**EXERCISE INSTRUCTIONS**:
Provide the number of lines in the entries below containing "default", with no further words.
Content starts
**config.mk**
```make
export PLATFORM = sky130hd
export DESIGN_NAME = kfs_ctrl
export DESIGN_NICKNAME = d
export VERILOG_FILES = /design/src/hdl/kfs_pkg.sv /design/src/hdl/kfs_ctrl.sv
export SDC_FILE = /design/constraint.sdc
export NUM_CORES = 1
export LEC_CHECK = 0
export BUFFER_PORTS_ARGS = -buffer_cell sky130_fd_sc_hd__buf_4
export CAP_MARGIN = 40
export CORE_AREA = 2 2 48 94
export CTS_CLUSTER_DIAMETER = 200
export CTS_CLUSTER_SIZE = 14
export DETAILED_ROUTE_END_ITERATION = 8
export DIE_AREA = 0 0 50 96
export GPL_ROUTABILITY_DRIVEN = 0
export PLACE_DENSITY_LB_ADDON = 0.08
export SKIP_LAST_GASP = 1
export SLEW_MARGIN = 20
export SYNTH_ARGS = -nofsm -noshare
export SYNTH_HDL_FRONTEND = slang
export SYNTH_SLANG_ARGS = --single-unit
```
**constraint.sdc**
```tcl
create_clock -name clk -period 2.13 [get_ports clk]
set_clock_uncertainty 0.1 [all_clocks]
set_input_delay 0.1065 -clock clk [delete_from_list [all_inputs] [get_ports clk]]
set_output_delay 0.1065 -clock clk [all_outputs]
set_load 0.02 [all_outputs]
```
**src/hdl/kfs_pkg.sv**
```systemverilog
package kfs_pkg;

	localparam int FRAC_BITS_DEF = 16;
	localparam int CFG_IDX_W = 3;
	localparam int CFG_DATA_W = 64;
	localparam int PC_W = 5;

	typedef enum logic [CFG_IDX_W-1:0] {
		CFG_SYS = 3'd0,
		CFG_IO  = 3'd1,
		CFG_PN  = 3'd2,
		CFG_RN  = 3'd3,
		CFG_IC  = 3'd4
	} cfg_idx_t;

	typedef enum logic [5:0] {
		R_X0 = 6'd0, R_X1, R_P00, R_P01, R_P10, R_P11,
		R_XH0, R_XH1, R_AP00, R_AP01, R_AP10, R_AP11,
		R_PH00, R_PH01, R_PH10, R_PH11, R_CX, R_E, R_PHC0, R_PHC1, R_S,
		R_K0, R_K1, R_M00, R_M01, R_M10, R_M11, R_BU0, R_BU1,
		K_ZERO = 6'd32, K_ONE, K_MONE, K_ONEF,
		K_A00, K_A01, K_A10, K_A11, K_B0, K_B1, K_C0, K_C1,
		K_Q00, K_Q01, K_Q10, K_Q11, K_RF, K_U, K_Y
	} opnd_t;

	typedef enum logic [1:0] {SH_Q12, SH_FRAC, SH_NONE} shift_t;
	typedef enum logic {UOP_MAC, UOP_DIV} uop_kind_t;

	typedef struct packed {
		uop_kind_t kind;
		opnd_t     dst;
		opnd_t     a;
		opnd_t     b;
		opnd_t     c;
		opnd_t     d;
		opnd_t     add;
		shift_t    sh;
		logic      neg;
	} uop_t;

	localparam logic [PC_W-1:0] PC_DIV0 = 5'd17;
	localparam logic [PC_W-1:0] PC_LAST = 5'd28;

	typedef struct packed {
		logic   load_in;
		logic   rd_en;
		opnd_t  addr_a;
		opnd_t  addr_b;
		logic   mul_en;
		logic   acc_en;
		logic   sum_en;
		logic   wr_en;
		logic   div_start;
		logic   div_wr;
		opnd_t  wr_addr;
		shift_t sh;
		logic   neg;
		logic   clr_rst;
		logic   out_ld;
		logic   sing;
	} cmd_t;

	typedef struct packed {
		logic s_zero;
		logic div_done;
		logic out_busy;
	} sts_t;

	function automatic uop_t mk(input uop_kind_t kind, input opnd_t dst, input opnd_t a,
			input opnd_t b, input opnd_t c, input opnd_t d, input opnd_t add,
			input shift_t sh, input logic neg);
		uop_t u;
		u.kind = kind;
		u.dst = dst;
		u.a = a;
		u.b = b;
		u.c = c;
		u.d = d;
		u.add = add;
		u.sh = sh;
		u.neg = neg;
		return u;
	endfunction

	function automatic uop_t uop_rom(input logic [PC_W-1:0] pc);
		uop_t u;
		case (pc)
			5'd0: u = mk(UOP_MAC, R_BU0, K_B0, K_U, K_ZERO, K_ZERO, K_ZERO, SH_Q12, 1'b0);
			5'd1: u = mk(UOP_MAC, R_BU1, K_B1, K_U, K_ZERO, K_ZERO, K_ZERO, SH_Q12, 1'b0);
			5'd2: u = mk(UOP_MAC, R_XH0, K_A00, R_X0, K_A01, R_X1, R_BU0, SH_Q12, 1'b0);
			5'd3: u = mk(UOP_MAC, R_XH1, K_A10, R_X0, K_A11, R_X1, R_BU1, SH_Q12, 1'b0);
			5'd4: u = mk(UOP_MAC, R_AP00, K_A00, R_P00, K_A01, R_P10, K_ZERO, SH_Q12, 1'b0);
			5'd5: u = mk(UOP_MAC, R_AP01, K_A00, R_P01, K_A01, R_P11, K_ZERO, SH_Q12, 1'b0);
			5'd6: u = mk(UOP_MAC, R_AP10, K_A10, R_P00, K_A11, R_P10, K_ZERO, SH_Q12, 1'b0);
			5'd7: u = mk(UOP_MAC, R_AP11, K_A10, R_P01, K_A11, R_P11, K_ZERO, SH_Q12, 1'b0);
			5'd8: u = mk(UOP_MAC, R_PH00, R_AP00, K_A00, R_AP01, K_A01, K_Q00, SH_Q12, 1'b0);
			5'd9: u = mk(UOP_MAC, R_PH01, R_AP00, K_A10, R_AP01, K_A11, K_Q01, SH_Q12, 1'b0);
			5'd10: u = mk(UOP_MAC, R_PH10, R_AP10, K_A00, R_AP11, K_A01, K_Q10, SH_Q12, 1'b0);
			5'd11: u = mk(UOP_MAC, R_PH11, R_AP10, K_A10, R_AP11, K_A11, K_Q11, SH_Q12, 1'b0);
			5'd12: u = mk(UOP_MAC, R_CX, K_C0, R_XH0, K_C1, R_XH1, K_ZERO, SH_Q12, 1'b0);
			5'd13: u = mk(UOP_MAC, R_E, K_Y, K_ONE, R_CX, K_MONE, K_ZERO, SH_NONE, 1'b0);
			5'd14: u = mk(UOP_MAC, R_PHC0, R_PH00, K_C0, R_PH01, K_C1, K_ZERO, SH_Q12, 1'b0);
			5'd15: u = mk(UOP_MAC, R_PHC1, R_PH10, K_C0, R_PH11, K_C1, K_ZERO, SH_Q12, 1'b0);
			5'd16: u = mk(UOP_MAC, R_S, K_C0, R_PHC0, K_C1, R_PHC1, K_RF, SH_Q12, 1'b0);
			5'd17: u = mk(UOP_DIV, R_K0, R_PHC0, K_ZERO, K_ZERO, K_ZERO, K_ZERO, SH_NONE, 1'b0);
			5'd18: u = mk(UOP_DIV, R_K1, R_PHC1, K_ZERO, K_ZERO, K_ZERO, K_ZERO, SH_NONE, 1'b0);
			5'd19: u = mk(UOP_MAC, R_X0, R_K0, R_E, K_ZERO, K_ZERO, R_XH0, SH_FRAC, 1'b0);
			5'd20: u = mk(UOP_MAC, R_X1, R_K1, R_E, K_ZERO, K_ZERO, R_XH1, SH_FRAC, 1'b0);
			5'd21: u = mk(UOP_MAC, R_M00, R_K0, K_C0, K_ZERO, K_ZERO, K_ONEF, SH_Q12, 1'b1);
			5'd22: u = mk(UOP_MAC, R_M01, R_K0, K_C1, K_ZERO, K_ZERO, K_ZERO, SH_Q12, 1'b1);
			5'd23: u = mk(UOP_MAC, R_M10, R_K1, K_C0, K_ZERO, K_ZERO, K_ZERO, SH_Q12, 1'b1);
			5'd24: u = mk(UOP_MAC, R_M11, R_K1, K_C1, K_ZERO, K_ZERO, K_ONEF, SH_Q12, 1'b1);
			5'd25: u = mk(UOP_MAC, R_P00, R_M00, R_PH00, R_M01, R_PH10, K_ZERO, SH_FRAC, 1'b0);
			5'd26: u = mk(UOP_MAC, R_P01, R_M00, R_PH01, R_M01, R_PH11, K_ZERO, SH_FRAC, 1'b0);
			5'd27: u = mk(UOP_MAC, R_P10, R_M10, R_PH00, R_M11, R_PH10, K_ZERO, SH_FRAC, 1'b0);
			5'd28: u = mk(UOP_MAC, R_P11, R_M10, R_PH01, R_M11, R_PH11, K_ZERO, SH_FRAC, 1'b0);
			default: u = mk(UOP_MAC, R_BU0, K_ZERO, K_ZERO, K_ZERO, K_ZERO, K_ZERO,
				SH_NONE, 1'b0);
		endcase
		return u;
	endfunction

endpackage

```
**src/hdl/kfs_ctrl.sv**
```systemverilog
module kfs_ctrl (
	input  logic          clk,
	input  logic          arst_n,
	input  logic          in_valid,
	output logic          busy,
	input  kfs_pkg::sts_t sts,
	output kfs_pkg::cmd_t cmd
);
	import kfs_pkg::*;

	typedef enum logic [3:0] {
		IDLE, READ, MUL1, MUL2, SUM, WRITE, DIV_GO, DIV_WAIT, OUT_RD, OUT_LD
	} state_t;

	state_t          state;
	logic [PC_W-1:0] pc_q;
	logic            sing_q;
	uop_t            u;

	assign u = uop_rom(pc_q);
	assign busy = (state != IDLE);

	always_ff @(posedge clk or negedge arst_n) begin
		if (!arst_n) begin
			state <= IDLE;
			pc_q <= '0;
			sing_q <= 1'b0;
		end else begin
			case (state)
				IDLE: begin
					if (in_valid) begin
						pc_q <= '0;
						sing_q <= 1'b0;
						state <= READ;
					end
				end
				READ: begin
					if (pc_q == PC_DIV0 && sts.s_zero) begin
						sing_q <= 1'b1;
						state <= OUT_RD;
					end else if (u.kind == UOP_DIV) begin
						state <= DIV_GO;
					end else begin
						state <= MUL1;
					end
				end
				MUL1: state <= MUL2;
				MUL2: state <= SUM;
				SUM: state <= WRITE;
				WRITE: begin
					if (pc_q == PC_LAST) begin
						state <= OUT_RD;
					end else begin
						pc_q <= pc_q + PC_W'(1);
						state <= READ;
					end
				end
				DIV_GO: state <= DIV_WAIT;
				DIV_WAIT: begin
					if (sts.div_done) begin
						pc_q <= pc_q + PC_W'(1);
						state <= READ;
					end
				end
				OUT_RD: state <= OUT_LD;
				OUT_LD: begin
					if (!sts.out_busy)
						state <= IDLE;
				end
				default: state <= IDLE;
			endcase
		end
	end

	always_comb begin
		cmd = '0;
		cmd.addr_a = K_ZERO;
		cmd.addr_b = K_ZERO;
		cmd.wr_addr = u.dst;
		cmd.sh = u.sh;
		cmd.neg = u.neg;
		cmd.sing = sing_q;
		case (state)
			IDLE: cmd.load_in = in_valid;
			READ: begin
				cmd.rd_en = 1'b1;
				cmd.addr_a = u.a;
				cmd.addr_b = u.b;
			end
			MUL1: begin
				cmd.mul_en = 1'b1;
				cmd.rd_en = 1'b1;
				cmd.addr_a = u.c;
				cmd.addr_b = u.d;
			end
			MUL2: begin
				cmd.acc_en = 1'b1;
				cmd.mul_en = 1'b1;
				cmd.rd_en = 1'b1;
				cmd.addr_a = u.add;
			end
			SUM: cmd.sum_en = 1'b1;
			WRITE: begin
				cmd.wr_en = 1'b1;
				cmd.clr_rst = (pc_q == PC_LAST);
			end
			DIV_GO: cmd.div_start = 1'b1;
			DIV_WAIT: cmd.div_wr = sts.div_done;
			OUT_RD: begin
				cmd.rd_en = 1'b1;
				cmd.addr_a = R_X0;
				cmd.addr_b = R_X1;
			end
			OUT_LD: cmd.out_ld = !sts.out_busy;
			default: ;
		endcase
	end

`ifndef ASSERT_OFF
	a_singular_skips: assert property (@(posedge clk) disable iff (!arst_n)
		(state == READ && pc_q == PC_DIV0 && sts.s_zero) |=> (state == OUT_RD && sing_q))
		else $error("zero innovation variance did not skip the update");
	a_commit_nonsingular: assert property (@(posedge clk) disable iff (!arst_n)
		cmd.clr_rst |-> !sing_q)
		else $error("covariance committed on a singular step");
	a_div_wait: assert property (@(posedge clk) disable iff (!arst_n)
		(state == DIV_WAIT && !sts.div_done) |=> state == DIV_WAIT)
		else $error("left divide wait before quotient ready");
	a_out_hold: assert property (@(posedge clk) disable iff (!arst_n)
		(state == OUT_LD && sts.out_busy) |=> state == OUT_LD)
		else $error("result dropped while output register busy");
`endif

endmodule

```
==> out/metrics.yaml, run 1 <==
placement:
  dp_hpwl_mm: 6.18
  placed_cells: 411
  place_ws_ns: -0.0475
  io_buffers: 37
  place_area_mm2: 0.00258
routing:
  drtIter0Drc: 206
  viasPerCell: 6.33
  drt_wl_total_mm: 8.55
  wire_per_inst_um: 19.7
  drtPass1Iterations: 5
  vias: 2747
  antenna_left: 0
  drc: 0
clock_tree:
  cts_max_level: 1
  clockRootBuffer: "clkbuf_8"
  cts.sinks: 10
  clock_latency_ns: 0.25
  cts_buffers: 3
  path_clk_slew_ns: 0.06
  cts_tree: "yes"
  clock_tree.buffer_depth: 2
synthesis:
  ys_ff_latch: 10
  synth_edf_count: 0
  ys_seq_area_frac: 0.125
  syn_avg_cell_area_um2: 6.66
  yosysTopAreaCellShare: 0.125
  synth_fp_nets: 316
  ys.flop_type: "dfrtp_1"
  ys_warn_count: 0
  synthTopCellsByArea: "dfrtp_1 (12%), o21ai_0 (9.0%), nor2_1 (6.4%), nand2_1 (5.8%), a21oi_1 (5.7%)"
  synth_cell_types: 63
  synthCells: 301
  async_flop_share: 1.00
  synth_top_cell_by_area: "dfrtp_1"
  synth_area_mm2: 0.00200
cells_and_area:
  final_common_cell: "buf_4"
  nNetsFinal: 398
  stdcell_count: 434
  diodes: 0
  drive_gt1_frac: 0.440
  area_growth_pct: 50.5
  num-fill-cells: 330
  layout_common_cells: "buf_4 (97), o21ai_0 (30), nor2_1 (29), nand2_1 (29), a21oi_1 (20)"
  design_area_mm2: 0.00302
sta:
  setup_violations: 9
  hold_viol: 0
  slew_viol_final: 0
  layout_min_cycle_time_ns: 2.25
  post-route-period-util: 1.06
  holdWs_ns: 0.0945
  setup_ws_ns: -0.122
  rsz0062_at_grt: "true"
  max_freq_mhz: 444
power_and_ir_drop:
  pwr-share-comb: 0.843
  powerDensity_mw_per_mm2: 1290
  seqPwrFrac: 0.092
  p_leak_nw: 1.35
  power_switching_mw: 2.03
  ir_drop_mv: 0.967
  power_switching_share: 0.520
  power_frac_clock: 0.064
  intPower_mw: 1.88
worst_setup_path:
  reg2reg_slack_ns: 0.11
  crit_fanout: 4
  path_delay_family: "multiplexers"
  worstPathArrival_ns: 2.05
  regToRegStartpoint: "pc_q[1]"
  crit_buf_inv: 2
  start_kind: "flip-flop"
  cp.required_ns: 1.92
  slowest_stage: "mux4_2"
  rr_worst_depth: 8
  path_cells: "buf_6 > ha_4 > mux2_4 > mux4_2 > nand2_2 > nand3_1 > buf_6"
  regToRegEndpoint: "state[1]"
  cp_common_cell: "buf_6"
  crit_path_end_kind: "output pin"
  max_stage_delay_ns: 0.50
  critPathKind: "reg -> out"
grt:
  grt_pass1_vias: 2622
  globalRouteTotalUtil: 0.344
  grt_max_degree: 18
  grt_pass1_wl_mm: 12.6
  grt_antenna_before_repair: 0
  grt_overflow: 0
hold_path:
  whs_path_depth: 4
  hp-class: "in -> reg"
  worstHoldStart: "sts[1]"
  hold_end: "state[1]"
flow_run:
  maxCapViolations: 0
floorplanning:
  die-area_mm2: 0.00480
  ioPinCount: 39
  rows: 33
  die_h_um: 96
  die_w_um: 50
  core_mm2: 0.00409
  initial_utilization: 0.490
status:
  status: "finished, violations left"
  violations: "negative setup slack"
Content ends
**ANSWER SPACE**:
3